それが、今やオンラインで中国古代音・中古音・近代音、さらには現代方言音まで「検索」できてしまうとは、さすがに驚きました。
以下のサイトで、横断検索ができます。
・漢字古今音資料庫
http://xiaoxue.iis.sinica.edu.tw/ccr/
え?中国語だから分からない? いえいえ簡単です。
まず、知りたい音の漢字を「字」に入力します。
それから、上のタブになっているところで、調べたい対象(つまりいつの時代の誰の復元音/どこの方言音)を選んでいくのです。とても全部は選べないほど、豊富にあります。

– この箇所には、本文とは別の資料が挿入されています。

[src/rtl/async_fifo_wr_ctrl.sv]
// Write-side pointer controller of the async FIFO: binary/Gray write pointer, RAM strobe,
// read-pointer synchroniser and registered full flag. Almost-full needs ASYNC_FIFO_AFULL_EN.
module async_fifo_wr_ctrl
  import fifo_ptr_pkg::*;
#(
  parameter int CNTR_WIDTH   = PTR_WIDTH,
  parameter int SYNC_STAGES  = 2,
  parameter int AFULL_THRESH = 4
) (
  input  logic                  clk,
  input  logic                  reset,
  input  logic                  wr_valid_i,
  output logic                  wr_ready_o,
  output logic                  wr_en_o,
  output logic [CNTR_WIDTH-2:0] wr_addr_o,
  output logic [CNTR_WIDTH-1:0] wr_bin_ptr_o,
  output logic [CNTR_WIDTH-1:0] wr_gray_ptr_o,
  input  logic [CNTR_WIDTH-1:0] rd_gray_ptr_i,
  output logic                  full_o,
  output logic                  almost_full_o
);

  if (SYNC_STAGES < 2 || AFULL_THRESH < 0 || AFULL_THRESH >= 2 ** (CNTR_WIDTH - 1))
  begin : g_bad_params
    $error("async_fifo_wr_ctrl: illegal SYNC_STAGES or AFULL_THRESH");
  end

  logic [CNTR_WIDTH-1:0] wr_bin_q, wr_bin_d;
  logic [CNTR_WIDTH-1:0] wr_gray_q, wr_gray_d;
  logic [CNTR_WIDTH-1:0] sync_q [SYNC_STAGES];
  logic [CNTR_WIDTH-1:0] sync_d [SYNC_STAGES];
  logic                  full_q, full_d;
  logic                  afull_q, afull_d;
  logic                  push;
  logic [CNTR_WIDTH-1:0] bin_next;
  logic [CNTR_WIDTH-1:0] gray_next;
  logic [CNTR_WIDTH-1:0] rd_gray_sync;

  assign push         = wr_valid_i & ~full_q;
  assign bin_next     = wr_bin_q + {{(CNTR_WIDTH-1){1'b0}}, push};
  assign rd_gray_sync = sync_q[SYNC_STAGES-1];

  bin_to_gray #(.WIDTH(CNTR_WIDTH)) u_bin_to_gray (
    .bin_i  (bin_next),
    .gray_o (gray_next)
  );

`ifdef ASYNC_FIFO_AFULL_EN
  localparam logic [CNTR_WIDTH-1:0] AFULL_LEVEL =
    CNTR_WIDTH'(2 ** (CNTR_WIDTH - 1) - AFULL_THRESH);

  logic [CNTR_WIDTH-1:0] rd_bin_sync;
  logic [CNTR_WIDTH-1:0] count_next;

  gray_to_bin #(.WIDTH(CNTR_WIDTH)) u_gray_to_bin (
    .gray_i (rd_gray_sync),
    .bin_o  (rd_bin_sync)
  );

  assign count_next = bin_next - rd_bin_sync;
  assign afull_d    = (count_next >= AFULL_LEVEL);
`else
  assign afull_d = 1'b0;
`endif

  // Next-state values for pointers, full flag and the synchroniser chain.
  always_comb begin
    wr_bin_d  = bin_next;
    wr_gray_d = gray_next;
    full_d    = full_cmp(gray_next, rd_gray_sync);
    sync_d[0] = rd_gray_ptr_i;
    for (int i = 1; i < SYNC_STAGES; i++) begin
      sync_d[i] = sync_q[i-1];
    end
  end

  // All write-domain state, cleared together by the synchronous reset.
  always_ff @(posedge clk) begin
    if (reset) begin
      wr_bin_q  <= '0;
      wr_gray_q <= '0;
      full_q    <= 1'b0;
      afull_q   <= 1'b0;
      for (int i = 0; i < SYNC_STAGES; i++) begin
        sync_q[i] <= '0;
      end
    end else begin
      wr_bin_q  <= wr_bin_d;
      wr_gray_q <= wr_gray_d;
      full_q    <= full_d;
      afull_q   <= afull_d;
      for (int i = 0; i < SYNC_STAGES; i++) begin
        sync_q[i] <= sync_d[i];
      end
    end
  end

  assign wr_ready_o    = ~full_q;
  assign wr_en_o       = push & ~reset;
  assign wr_addr_o     = wr_bin_q[CNTR_WIDTH-2:0];
  assign wr_bin_ptr_o  = wr_bin_q;
  assign wr_gray_ptr_o = wr_gray_q;
  assign full_o        = full_q;
  assign almost_full_o = afull_q;

endmodule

選んでいくと、下にボックスが次々と現れます。調べたい対象のどこまで表示するか、さらにチェックが入れられるようになっていますが、まぁ、ここは触らなくていいでしょう。
調べたい字とデータベースを選んだら、そのまた下のボタン「確定送出」を押せば、画面の中央に結果が出ます。なんと、上古音は「高本漢」(カールグレン)「王力」「董同龢」「周法高」「李方桂」の復元音が選択可能です(もちろん全部を同時に選ぶこともできます)。隋唐中古音も「高本漢」(カールグレン)「王力」「董同龢」「周法高」とばっちり揃っています。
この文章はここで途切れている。